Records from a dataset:
+ + + + +

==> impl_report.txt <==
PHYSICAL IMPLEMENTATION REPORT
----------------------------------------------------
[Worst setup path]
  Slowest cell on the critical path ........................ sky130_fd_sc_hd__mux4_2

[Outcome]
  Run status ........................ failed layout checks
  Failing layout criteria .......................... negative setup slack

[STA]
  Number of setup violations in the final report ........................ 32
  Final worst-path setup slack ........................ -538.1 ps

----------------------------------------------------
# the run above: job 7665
Design ether_echo, start of the top module:
module ether_echo
  (
   input wire         clk,
   input wire         reset,
   input wire [127:0] rx_dataout0,
   input wire [127:0] rx_dataout1,
   input wire [127:0] rx_dataout2,
   input wire [127:0] rx_dataout3,
   input wire         rx_enaout0,
   input wire         rx_sopout0,
   input wire         rx_eopout0,
   input wire         rx_eopout1,
   input wire         rx_eopout2,
   input wire         rx_eopout3,
   input wire [3:0]   rx_mtyout0,
   input wire [3:0]   rx_mtyout1,
   input wire [3:0]   rx_mtyout2,
   input wire [3:0]   rx_mtyout3,
   output wire [511:0] send_data,
   output wire         send_valid,
   output wire         send_sop,
   output wire         send_eop,
   output wire [7:0]   send_mty,
   output wire         tx_kick,
   output wire [13:0]  tx_bytes,
   input wire          cmac_busy,
   input wire          cmac_done,
   input wire          cmac_tx_rdy
   );
Size: roughly 8200 cells after synthesis, roughly 75000 µm² of cells after synthesis.
export LEC_CHECK = 0
export CAP_MARGIN = 20
export CORE_MARGIN = 2
export CORE_UTILIZATION = 40
export SLEW_MARGIN = 20
create_clock -name core_clock -period 3.64 [get_ports {clk}]
run.sh (not shown) runs the stock make flow with config.mk's settings and CLKGATE_MAP_FILE=.
The starting point finished with timing, DRC and antenna clean.
Edit:
--- a/flow/config.mk
+++ b/flow/config.mk
@@ -10 +10,4 @@
-export CORE_UTILIZATION = 40
+export CORE_UTILIZATION = 68
+export CTS_CLUSTER_DIAMETER = 381
+export CTS_CLUSTER_SIZE = 31
+export SETUP_SLACK_MARGIN = -0.25
==> flow/constraint.sdc (replaced) <==
create_clock -name core_clock -period 3.2 [get_ports {clk}]
set_input_delay 0.6400 -clock core_clock [delete_from_list [all_inputs] [get_ports {clk}]]
set_output_delay 0.6400 -clock core_clock [all_outputs]
set_load 0.01 [all_outputs]
Non-clock buffer count grows by 63; clock power fell by about 44%; global-route usage rises by 17 points; clock skew went down by 25 ps; wire length came out lower by 3.5%; final area decreases by about 6%; total power fell by 14%; sequential share of layout area increases by 2.7 points; hold slack gets better by 21 ps.
Edit:
--- a/flow/config.mk
+++ b/flow/config.mk
@@ -10,4 +10,2 @@
-export CORE_UTILIZATION = 68
-export CTS_CLUSTER_DIAMETER = 381
-export CTS_CLUSTER_SIZE = 31
-export SETUP_SLACK_MARGIN = -0.25
+export CORE_UTILIZATION = 66
+export CTS_CLUSTER_SIZE = 14
==> flow/constraint.sdc (replaced) <==
create_clock -name core_clock -period 2.71 [get_ports {clk}]
set_input_delay 0.5420 -clock core_clock [delete_from_list [all_inputs] [get_ports {clk}]]
set_output_delay 0.5420 -clock core_clock [all_outputs]
set_load 0.01 [all_outputs]
Now the flow produced a layout that fails on setup timing.
Routed wire length climbs by a few percent.
Die area climbs by a few percent.
First-iteration DRC count drops slightly.
Non-clock buffer count climbs by 34.
Design area climbs by a few percent.
Area after synthesis is unchanged.
Count of clock-buffer cells in the layout climbs by 198.
Edit:
--- a/flow/config.mk
+++ b/flow/config.mk
@@ -10,2 +10,4 @@
-export CORE_UTILIZATION = 66
-export CTS_CLUSTER_SIZE = 14
+export CORE_UTILIZATION = 70
+export CTS_CLUSTER_DIAMETER = 214
+export CTS_CLUSTER_SIZE = 15
+export SETUP_SLACK_MARGIN = -0.17
==> flow/constraint.sdc (replaced) <==
create_clock -name core_clock -period 2.8 [get_ports {clk}]
set_input_delay 0.5600 -clock core_clock [delete_from_list [all_inputs] [get_ports {clk}]]
set_output_delay 0.5600 -clock core_clock [all_outputs]
set_load 0.01 [all_outputs]
=>
- The new run completed, yet does not pass: setup timing
- wire length rose by about 7%
- worst hold slack is worse by 83 ps
- global-route usage climbs by 5.0 points
- total power came out lower by 13%

* * *

## v41
Starting RTL as in the previous note.
## ether_echo
module ether_echo
  (
   input wire         clk,
   input wire         reset,
   input wire [127:0] rx_dataout0,
   input wire [127:0] rx_dataout1,
   input wire [127:0] rx_dataout2,
   input wire [127:0] rx_dataout3,
   input wire         rx_enaout0,
   input wire         rx_sopout0,
   input wire         rx_eopout0,
   input wire         rx_eopout1,
   input wire         rx_eopout2,
   input wire         rx_eopout3,
   input wire [3:0]   rx_mtyout0,
   input wire [3:0]   rx_mtyout1,
   input wire [3:0]   rx_mtyout2,
   input wire [3:0]   rx_mtyout3,
   output wire [511:0] send_data,
   output wire         send_valid,
   output wire         send_sop,
   output wire         send_eop,
   output wire [7:0]   send_mty,
   output wire         tx_kick,
   output wire [13:0]  tx_bytes,
   input wire          cmac_busy,
   input wire          cmac_done,
   input wire          cmac_tx_rdy
   );
    wire [7:0] recv_mty = rx_eopout3 == 1'b1 ? rx_mtyout3
	       : rx_eopout2 == 1'b1 ? rx_mtyout2 + 8'd16
	       : rx_eopout1 == 1'b1 ? rx_mtyout1 + 8'd32
	       : rx_eopout0 == 1'b1 ? rx_mtyout0 + 8'd48
               : 8'd0;
    wire [111:0] ether_header_data;
    wire         ether_header_valid;
    wire [511:0] ether_data_data;
    wire         ether_data_valid;
    wire         ether_data_sop;
    wire         ether_data_eop;
    wire [7:0]   ether_data_mty;
    ether_rx#(.APP_KEY(16'h3434)) ether_rx_i
      (
       .clk(clk),
       .reset(reset),
       .recv_data({rx_dataout0, rx_dataout1, rx_dataout2, rx_dataout3}),
       .recv_valid(rx_enaout0),
       .recv_sop(rx_sopout0),
       .recv_eop(rx_eopout0 || rx_eopout1 || rx_eopout2 || rx_eopout3),
       .recv_mty(recv_mty),
       .ether_header_data(ether_header_data),
       .ether_header_valid(ether_header_valid),
  ...
clock: 1.68 ns
lec_check: 0
cap_margin: 20
core_aspect_ratio: 0.5
core_margin: 2
core_utilization: 72
cts_cluster_diameter: 396
cts_cluster_size: 97
place_density: 0.36
setup_slack_margin: 0.1
slew_margin: 20
tns_end_percent: 5
v41 | ERROR | global routing (5_1_grt)
==> juniper: inputs <==
// CONNECTED
module CONNECTED
    (
    input clk, rst,
    input [31:0] mem_rdata,
    output [31:0] mem_addr, mem_wdata,
    output mem_we, mem_re
    );
clock: 8.71 ns
lec_check: 0
cap_margin: 20
core_margin: 2
core_utilization: 32
place_density: 0.6
slew_margin: 20
run.sh (not shown) runs the stock make flow with config.mk's settings and CLKGATE_MAP_FILE=.
==> inputs of maple, as changes to juniper <==
- CORE_UTILIZATION: 32 -> 70
- CTS_CLUSTER_SIZE: not set -> 37
==> flow/constraint.sdc (replaced) <==
create_clock -name core_clock -period 5.23 [get_ports {clk}]
set_input_delay 1.0460 -clock core_clock [delete_from_list [all_inputs] [get_ports {clk}]]
set_output_delay 1.0460 -clock core_clock [all_outputs]
set_load 0.01 [all_outputs]
==> inputs of violet, as changes to juniper <==
- CORE_UTILIZATION: 32 -> 66
- PLACE_DENSITY: 0.6 -> not set
- SETUP_SLACK_MARGIN: not set -> 1.42
==> flow/constraint.sdc (replaced) <==
create_clock -name core_clock -period 5.55 [get_ports {clk}]
set_input_delay 1.1100 -clock core_clock [delete_from_list [all_inputs] [get_ports {clk}]]
set_output_delay 1.1100 -clock core_clock [all_outputs]
set_load 0.01 [all_outputs]
==> impl_metrics.yaml <==
# physical design summary
run_status:
  outcome: "aborted with a tool error"
  tool.error: "[ERROR GRT-0232] Routing congestion too high. Check the congestion heatmap in the GUI."
  haltStage: "5_1_grt"
global_routing:
  grt-ovfl-total: 75
cts:
  cts-resized-gates: 131
Source of the figures above: maple
run A:
// SimulatedDevice
module SimulatedDevice(
    input[1:0] global_state,
    input sys_clk,
    input rx,
    output tx,
    input turn_left_signal,
    input turn_right_signal,
    input move_forward_signal,
    input move_backward_signal,
    input place_barrier_signal,
    input destroy_barrier_signal,
    input rst,
    input clutch,
    input throttle,
    input brake,
    input power_on,
    input power_off,
    output front_detector,
    output back_detector,
    output left_detector,
    output right_detector,
    output move_backward_light,
    output move_forward_light,
    output turn_left_light,
    output turn_right_light,
    output power_light,
    output reg [2:0] state_light,
    output reg [3:0] moving_light,
    output [7:0] seg1,
    output [7:0] seg2,
    output [7:0] an
    );
Settings: LEC_CHECK=0, ABC_AREA=1, CAP_MARGIN=20, CELL_PAD_IN_SITES_GLOBAL_PLACEMENT=1, CORE_ASPECT_RATIO=1.57, CORE_MARGIN=4, CORE_UTILIZATION=41, CTS_CLUSTER_SIZE=30, SLEW_MARGIN=20, TNS_END_PERCENT=10; clock period 22.6 ns.
run.sh (not shown) runs the stock make flow with config.mk's settings and CLKGATE_MAP_FILE=.
Changes in run B relative to run A:
Settings: CORE_UTILIZATION now 65, was 41; TNS_END_PERCENT no longer set, was 10; CORE_MARGIN now 2, was 4; SETUP_SLACK_MARGIN now -1.06, previously not set; CORE_ASPECT_RATIO no longer set, was 1.57; CELL_PAD_IN_SITES_GLOBAL_PLACEMENT no longer set, was 1; CTS_CLUSTER_SIZE no longer set, was 30; the clock period (ns, I/O delays scaled along) now 15.6, was 22.6.
--- outcome ---
Comparing run B and run A, multi-input gate share of total cell area is higher on run A. In run B the implementation completed, yet the final layout does not meet the checks, the culprit being negative setup slack. Est. power | run B vs run A | run B higher. Heaviest power group = the clock network: run A; heaviest power group = registers: run B. Compared with run A, run B shows a lower required time at the worst-slack endpoint. Diff run A -> run B: synthesis-to-finish area growth +8.7 points, met1 wire length +about 0.5%. The synthesis area per yosys of run A and that of run B are within noise of each other. Diff run A -> run B: sequential share of layout area now sits lower, critical path data arrival time now sits lower, fraction of power consumed by the clock network now sits lower, synthesized cell count now sits at about the same level.
// median_calc
module median_calc #(parameter POPSIZE = 100,DATA_WIDTH = 8)(
    input logic clk,
    input logic rst,
    input logic [DATA_WIDTH-1:0] data_in,
    input logic data_rdy,
    output [DATA_WIDTH-1:0] median,
    output data_vld
);
Size in the first run: roughly 420 flip-flops, about 20 I/O pins, ~30000 µm² of cells after synthesis.
Settings: LEC_CHECK=0, CAP_MARGIN=20, CELL_PAD_IN_SITES_DETAIL_PLACEMENT=0, CORE_MARGIN=2, CORE_UTILIZATION=66, CTS_CLUSTER_DIAMETER=382, GPL_ROUTABILITY_DRIVEN=1, GPL_TIMING_DRIVEN=1, MAX_ROUTING_LAYER=met5, PLACE_DENSITY_LB_ADDON=0.13, SETUP_SLACK_MARGIN=0.73, SLEW_MARGIN=20, TNS_END_PERCENT=65; clock period 2.59 ns.
run.sh (not shown) runs the stock make flow with config.mk's settings and CLKGATE_MAP_FILE=.
The baseline completed and failed the layout checks on negative setup slack.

+ + + + +

Set down exactly the lines from the start of the records to the line with "# the run above: job 7665". Include that line, and add nothing more.

==> impl_report.txt <==
PHYSICAL IMPLEMENTATION REPORT
----------------------------------------------------
[Worst setup path]
  Slowest cell on the critical path ........................ sky130_fd_sc_hd__mux4_2

[Outcome]
  Run status ........................ failed layout checks
  Failing layout criteria .......................... negative setup slack

[STA]
  Number of setup violations in the final report ........................ 32
  Final worst-path setup slack ........................ -538.1 ps

----------------------------------------------------
# the run above: job 7665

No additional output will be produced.